Im frischen Winterwind spürte ich einen eisigen Zug an den Füßen. Plötzlich erinnerte ich mich, dass ich nachts die Schuhe ausgezogen hatte und zu Boden hatte fallen lassen. Und dort hatte ich sie vergessen.
Ich zupfte Papa am Kragen. »Meine Schuhe sind im Zug.«
»Was?«, fragte er ungläubig und schaute auf meine nackten Füße. Dann warf er einen Blick auf den überfüllten Bahnhof und seufzte: »Wir werden dir wohl neue besorgen müssen.« Und er öffnete einen Knopf an seiner Jacke, damit ich die Füße hineinstecken konnte und sie warm blieben.
Wir nahmen einen Bus und standen eine halbe Stunde im Gang, ehe wir in der Nähe einiger Häuser ausstiegen. Auf eins steuerten wir zu.
Papa las die Nummer über dem Eingang und sagte: »Deine Mama und dein Papa leben hier zusammen mit deinem Bruder. Und du wirst auch hier wohnen.«
Seine Worte verstörten mich. »Nein«, sagte ich. »Das ist nicht wahr. Ich weiß, wo Mama und Papa wohnen.«
»Lass uns zu ihnen reingehen«, erwiderte er.
»Ich will nach Hause«, sagte ich mit zitternder Stimme. »Bring mich zu Großmama.«
»Hör zu, Maomao«, erklärte er, »nenn mich nicht mehr Papa. Ich bin nicht dein Papa. Ich bin dein Onkel.«
Verwirrt sah ich ihm in die Augen. Ich wartete darauf, dass er sagte, es sei nur ein Spiel.
»Du musst ab jetzt Onkel zu mir sagen.«
Tränen flossen mir übers Gesicht, und ich schlang die Arme ganz fest um seinen Hals. »Nein!«, schluchzte ich. »Gib mich nicht weg, Papa. Ich werde ein braves Mädchen sein. Ich werde nie mehr sagen, dass ich Hunger habe. Nein … nein … nein.«
Weinend klammerte ich mich an ihn. Er klopfte mir auf den Rücken. »Ist schon gut, Maomao. Ist schon gut.«
Papa trug mich die Treppe in den ersten Stock hinauf und klopfte an eine Tür. Gleich darauf wurde sie aufgerissen, und vor uns stand ein Junge. Papa nannte seinen Namen. Einen Augenblick später hörte man aufgeregte Schritte, und ein Mann und eine Frau erschienen an der Tür. Die Frau schnappte nach Luft. »Was für eine Überraschung!« Ich vergrub mein Gesicht im Mantel von Papa.
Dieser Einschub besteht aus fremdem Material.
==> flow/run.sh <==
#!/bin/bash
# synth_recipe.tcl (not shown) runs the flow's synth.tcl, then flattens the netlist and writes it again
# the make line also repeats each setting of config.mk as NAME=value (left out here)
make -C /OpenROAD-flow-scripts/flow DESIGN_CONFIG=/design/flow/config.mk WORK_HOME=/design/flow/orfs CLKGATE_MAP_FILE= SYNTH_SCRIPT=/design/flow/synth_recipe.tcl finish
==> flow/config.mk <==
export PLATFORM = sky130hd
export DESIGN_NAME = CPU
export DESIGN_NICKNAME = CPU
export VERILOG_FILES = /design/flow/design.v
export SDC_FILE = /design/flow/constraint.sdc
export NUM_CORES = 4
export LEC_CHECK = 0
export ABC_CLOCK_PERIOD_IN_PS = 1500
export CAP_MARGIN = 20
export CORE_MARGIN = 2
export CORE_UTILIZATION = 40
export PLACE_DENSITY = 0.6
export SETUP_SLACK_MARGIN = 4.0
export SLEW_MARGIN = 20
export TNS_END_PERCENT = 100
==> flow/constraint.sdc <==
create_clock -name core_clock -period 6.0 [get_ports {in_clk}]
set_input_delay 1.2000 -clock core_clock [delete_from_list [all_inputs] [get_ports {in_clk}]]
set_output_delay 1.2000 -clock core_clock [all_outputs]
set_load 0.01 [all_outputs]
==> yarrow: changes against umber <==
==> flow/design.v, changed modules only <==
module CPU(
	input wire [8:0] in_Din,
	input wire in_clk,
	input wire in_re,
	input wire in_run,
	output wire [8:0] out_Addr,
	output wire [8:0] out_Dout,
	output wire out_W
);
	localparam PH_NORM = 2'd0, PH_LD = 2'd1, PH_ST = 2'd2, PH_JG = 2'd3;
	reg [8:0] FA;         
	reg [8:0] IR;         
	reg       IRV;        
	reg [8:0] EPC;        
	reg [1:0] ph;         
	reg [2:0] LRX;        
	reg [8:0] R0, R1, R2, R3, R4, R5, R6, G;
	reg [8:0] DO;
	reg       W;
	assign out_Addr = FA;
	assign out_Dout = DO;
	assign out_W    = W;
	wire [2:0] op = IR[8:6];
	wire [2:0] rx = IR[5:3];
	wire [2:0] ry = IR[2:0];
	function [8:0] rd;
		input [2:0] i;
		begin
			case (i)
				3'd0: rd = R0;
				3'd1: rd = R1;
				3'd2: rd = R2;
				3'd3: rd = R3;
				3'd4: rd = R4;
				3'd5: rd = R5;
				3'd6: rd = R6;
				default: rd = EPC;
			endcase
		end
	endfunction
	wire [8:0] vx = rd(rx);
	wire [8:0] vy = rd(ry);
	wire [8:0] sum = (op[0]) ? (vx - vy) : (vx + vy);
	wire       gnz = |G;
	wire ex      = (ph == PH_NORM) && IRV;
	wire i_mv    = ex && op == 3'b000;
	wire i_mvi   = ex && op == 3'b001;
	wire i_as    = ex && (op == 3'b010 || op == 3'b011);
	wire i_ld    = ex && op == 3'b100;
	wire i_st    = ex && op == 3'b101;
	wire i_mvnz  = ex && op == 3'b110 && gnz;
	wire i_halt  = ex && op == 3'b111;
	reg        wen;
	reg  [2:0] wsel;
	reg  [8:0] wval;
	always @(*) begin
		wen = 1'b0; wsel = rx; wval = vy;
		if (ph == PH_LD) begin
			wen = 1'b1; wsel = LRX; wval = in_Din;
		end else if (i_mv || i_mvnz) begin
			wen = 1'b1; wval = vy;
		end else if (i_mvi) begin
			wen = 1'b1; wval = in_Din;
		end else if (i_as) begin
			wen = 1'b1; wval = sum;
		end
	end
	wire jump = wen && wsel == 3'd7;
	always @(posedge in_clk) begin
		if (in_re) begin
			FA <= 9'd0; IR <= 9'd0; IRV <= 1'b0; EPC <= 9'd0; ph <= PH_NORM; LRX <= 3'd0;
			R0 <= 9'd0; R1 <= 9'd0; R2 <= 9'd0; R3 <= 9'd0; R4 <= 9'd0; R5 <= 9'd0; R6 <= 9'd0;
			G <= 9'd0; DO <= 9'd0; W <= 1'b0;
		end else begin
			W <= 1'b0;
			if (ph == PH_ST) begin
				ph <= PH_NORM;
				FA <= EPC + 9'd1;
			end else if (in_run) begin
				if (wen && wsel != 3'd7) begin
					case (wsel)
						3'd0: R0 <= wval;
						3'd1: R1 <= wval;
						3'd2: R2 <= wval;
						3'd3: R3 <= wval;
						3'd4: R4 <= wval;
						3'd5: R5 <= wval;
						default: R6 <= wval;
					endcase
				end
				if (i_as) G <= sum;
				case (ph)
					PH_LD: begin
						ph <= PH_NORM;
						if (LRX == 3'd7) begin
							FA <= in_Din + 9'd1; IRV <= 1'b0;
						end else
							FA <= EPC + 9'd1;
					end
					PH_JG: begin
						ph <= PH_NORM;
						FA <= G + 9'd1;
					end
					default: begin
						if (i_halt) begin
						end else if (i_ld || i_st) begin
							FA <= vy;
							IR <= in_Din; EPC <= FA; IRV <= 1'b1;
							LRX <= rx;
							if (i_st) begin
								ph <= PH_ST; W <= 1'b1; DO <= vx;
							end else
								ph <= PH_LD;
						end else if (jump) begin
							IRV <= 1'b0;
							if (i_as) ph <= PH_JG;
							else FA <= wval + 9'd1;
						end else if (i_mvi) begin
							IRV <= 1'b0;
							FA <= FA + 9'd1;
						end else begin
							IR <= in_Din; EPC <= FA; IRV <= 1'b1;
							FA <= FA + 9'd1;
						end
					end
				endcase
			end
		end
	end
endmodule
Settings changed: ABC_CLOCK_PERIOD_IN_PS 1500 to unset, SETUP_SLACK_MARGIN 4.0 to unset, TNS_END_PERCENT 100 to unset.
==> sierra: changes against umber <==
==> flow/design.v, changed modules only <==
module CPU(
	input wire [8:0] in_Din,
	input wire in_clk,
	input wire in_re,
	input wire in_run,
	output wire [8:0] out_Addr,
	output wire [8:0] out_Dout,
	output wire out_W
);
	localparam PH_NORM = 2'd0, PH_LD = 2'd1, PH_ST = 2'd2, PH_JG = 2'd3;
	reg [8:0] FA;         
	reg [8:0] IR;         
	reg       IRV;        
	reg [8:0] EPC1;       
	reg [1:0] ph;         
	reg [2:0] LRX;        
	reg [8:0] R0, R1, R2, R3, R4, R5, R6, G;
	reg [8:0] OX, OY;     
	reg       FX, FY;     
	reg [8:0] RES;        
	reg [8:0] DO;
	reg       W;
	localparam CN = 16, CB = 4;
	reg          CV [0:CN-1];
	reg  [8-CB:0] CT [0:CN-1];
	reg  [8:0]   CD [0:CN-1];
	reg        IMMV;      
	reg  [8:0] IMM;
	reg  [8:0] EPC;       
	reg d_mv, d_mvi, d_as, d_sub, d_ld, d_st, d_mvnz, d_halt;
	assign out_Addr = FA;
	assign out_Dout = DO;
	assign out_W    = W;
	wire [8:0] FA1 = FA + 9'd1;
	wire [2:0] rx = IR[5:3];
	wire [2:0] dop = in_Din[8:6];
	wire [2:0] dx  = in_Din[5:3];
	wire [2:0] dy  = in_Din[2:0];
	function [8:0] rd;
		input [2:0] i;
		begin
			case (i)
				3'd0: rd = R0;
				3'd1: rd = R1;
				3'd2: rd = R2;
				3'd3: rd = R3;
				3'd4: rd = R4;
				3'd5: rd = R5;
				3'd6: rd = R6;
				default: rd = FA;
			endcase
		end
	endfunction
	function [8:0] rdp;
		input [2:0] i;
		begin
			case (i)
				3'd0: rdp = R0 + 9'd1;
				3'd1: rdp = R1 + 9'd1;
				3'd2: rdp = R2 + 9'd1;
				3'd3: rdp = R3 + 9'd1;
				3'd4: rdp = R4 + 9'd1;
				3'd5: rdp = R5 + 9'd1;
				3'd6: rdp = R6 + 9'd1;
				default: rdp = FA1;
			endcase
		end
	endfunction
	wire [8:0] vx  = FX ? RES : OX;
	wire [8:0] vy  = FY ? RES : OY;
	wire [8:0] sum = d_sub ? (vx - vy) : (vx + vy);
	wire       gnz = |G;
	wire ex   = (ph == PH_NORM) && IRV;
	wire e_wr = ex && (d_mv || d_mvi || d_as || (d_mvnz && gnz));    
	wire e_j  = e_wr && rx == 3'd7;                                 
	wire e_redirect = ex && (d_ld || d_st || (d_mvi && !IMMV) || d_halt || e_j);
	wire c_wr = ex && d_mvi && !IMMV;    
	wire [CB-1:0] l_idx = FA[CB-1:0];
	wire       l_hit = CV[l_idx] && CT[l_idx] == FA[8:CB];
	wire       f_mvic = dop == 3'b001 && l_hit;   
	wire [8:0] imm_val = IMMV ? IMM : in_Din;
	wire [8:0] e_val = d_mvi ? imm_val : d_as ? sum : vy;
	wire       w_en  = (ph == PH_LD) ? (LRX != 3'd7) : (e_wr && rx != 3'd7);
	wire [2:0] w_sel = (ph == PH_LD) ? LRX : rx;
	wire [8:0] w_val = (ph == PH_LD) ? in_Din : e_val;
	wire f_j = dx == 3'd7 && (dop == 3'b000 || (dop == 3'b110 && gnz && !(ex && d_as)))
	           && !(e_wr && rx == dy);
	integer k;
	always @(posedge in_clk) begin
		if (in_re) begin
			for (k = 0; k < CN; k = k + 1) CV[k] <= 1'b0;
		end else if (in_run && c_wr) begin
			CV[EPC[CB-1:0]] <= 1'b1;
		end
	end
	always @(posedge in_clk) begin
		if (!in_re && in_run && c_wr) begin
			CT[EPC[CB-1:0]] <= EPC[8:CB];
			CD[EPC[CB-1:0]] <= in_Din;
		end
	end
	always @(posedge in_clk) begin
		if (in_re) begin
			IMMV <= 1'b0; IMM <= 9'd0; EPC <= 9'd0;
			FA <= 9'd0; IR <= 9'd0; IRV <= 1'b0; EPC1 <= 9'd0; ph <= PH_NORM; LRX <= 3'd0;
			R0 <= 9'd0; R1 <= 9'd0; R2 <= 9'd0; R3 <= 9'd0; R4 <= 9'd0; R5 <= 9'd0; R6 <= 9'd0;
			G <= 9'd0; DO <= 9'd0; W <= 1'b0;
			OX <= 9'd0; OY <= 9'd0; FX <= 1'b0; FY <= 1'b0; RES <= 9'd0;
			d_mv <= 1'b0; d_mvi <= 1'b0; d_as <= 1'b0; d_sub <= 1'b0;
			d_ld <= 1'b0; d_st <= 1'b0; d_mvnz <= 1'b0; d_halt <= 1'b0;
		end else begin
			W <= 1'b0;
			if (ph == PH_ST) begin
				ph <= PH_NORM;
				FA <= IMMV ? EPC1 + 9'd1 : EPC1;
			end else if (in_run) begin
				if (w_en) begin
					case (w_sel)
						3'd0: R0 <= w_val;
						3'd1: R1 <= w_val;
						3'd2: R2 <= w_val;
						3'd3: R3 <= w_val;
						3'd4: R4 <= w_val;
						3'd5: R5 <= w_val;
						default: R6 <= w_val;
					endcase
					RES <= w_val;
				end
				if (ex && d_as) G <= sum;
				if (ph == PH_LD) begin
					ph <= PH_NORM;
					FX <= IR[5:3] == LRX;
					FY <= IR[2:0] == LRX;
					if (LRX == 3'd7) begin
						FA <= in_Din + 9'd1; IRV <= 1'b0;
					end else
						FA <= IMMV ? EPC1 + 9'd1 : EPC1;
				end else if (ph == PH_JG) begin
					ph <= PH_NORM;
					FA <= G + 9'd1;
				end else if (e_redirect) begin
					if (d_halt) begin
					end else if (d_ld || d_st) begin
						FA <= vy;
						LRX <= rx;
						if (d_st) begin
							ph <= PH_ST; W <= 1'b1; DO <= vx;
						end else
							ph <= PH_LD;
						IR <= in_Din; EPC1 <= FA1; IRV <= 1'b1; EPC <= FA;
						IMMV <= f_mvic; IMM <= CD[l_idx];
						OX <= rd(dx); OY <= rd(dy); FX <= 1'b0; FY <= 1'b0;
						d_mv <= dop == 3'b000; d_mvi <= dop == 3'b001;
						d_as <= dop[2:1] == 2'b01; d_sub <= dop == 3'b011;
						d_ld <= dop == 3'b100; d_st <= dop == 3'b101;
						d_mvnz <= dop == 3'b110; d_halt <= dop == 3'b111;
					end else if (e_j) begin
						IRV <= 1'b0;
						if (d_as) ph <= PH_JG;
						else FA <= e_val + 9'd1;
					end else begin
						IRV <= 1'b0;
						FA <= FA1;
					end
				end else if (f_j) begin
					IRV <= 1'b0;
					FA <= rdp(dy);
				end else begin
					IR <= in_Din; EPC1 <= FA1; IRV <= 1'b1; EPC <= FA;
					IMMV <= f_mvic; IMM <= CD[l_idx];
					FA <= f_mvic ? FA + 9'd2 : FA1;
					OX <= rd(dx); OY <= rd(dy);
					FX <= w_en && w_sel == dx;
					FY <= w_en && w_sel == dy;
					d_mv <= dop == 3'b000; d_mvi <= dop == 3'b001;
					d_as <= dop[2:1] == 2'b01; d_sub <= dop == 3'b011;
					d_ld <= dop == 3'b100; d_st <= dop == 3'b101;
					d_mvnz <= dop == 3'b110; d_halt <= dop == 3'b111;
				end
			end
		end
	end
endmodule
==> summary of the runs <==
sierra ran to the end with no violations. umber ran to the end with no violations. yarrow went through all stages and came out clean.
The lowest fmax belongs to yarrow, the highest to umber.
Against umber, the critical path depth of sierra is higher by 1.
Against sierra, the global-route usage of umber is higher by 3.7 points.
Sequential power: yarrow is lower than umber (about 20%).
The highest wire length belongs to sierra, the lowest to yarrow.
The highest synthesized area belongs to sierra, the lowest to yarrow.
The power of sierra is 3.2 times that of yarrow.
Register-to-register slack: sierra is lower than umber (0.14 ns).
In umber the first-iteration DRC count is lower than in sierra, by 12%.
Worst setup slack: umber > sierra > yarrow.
Sie streichelte meinen Arm. »Maomao, komm zu Mama.«
Sie klang nett. Der Mann neben ihr betrachtete mich durch dicke, schwarz geränderte Brillengläser. »Kleine Maomao, erinnerst du dich an mich?«, fragte er.
Ich schüttelte den Kopf.
»Ich bin dein Papa«, sagte er.
Verwirrt und ängstlich betrachtete ich die zwei Erwachsenen und den Jungen.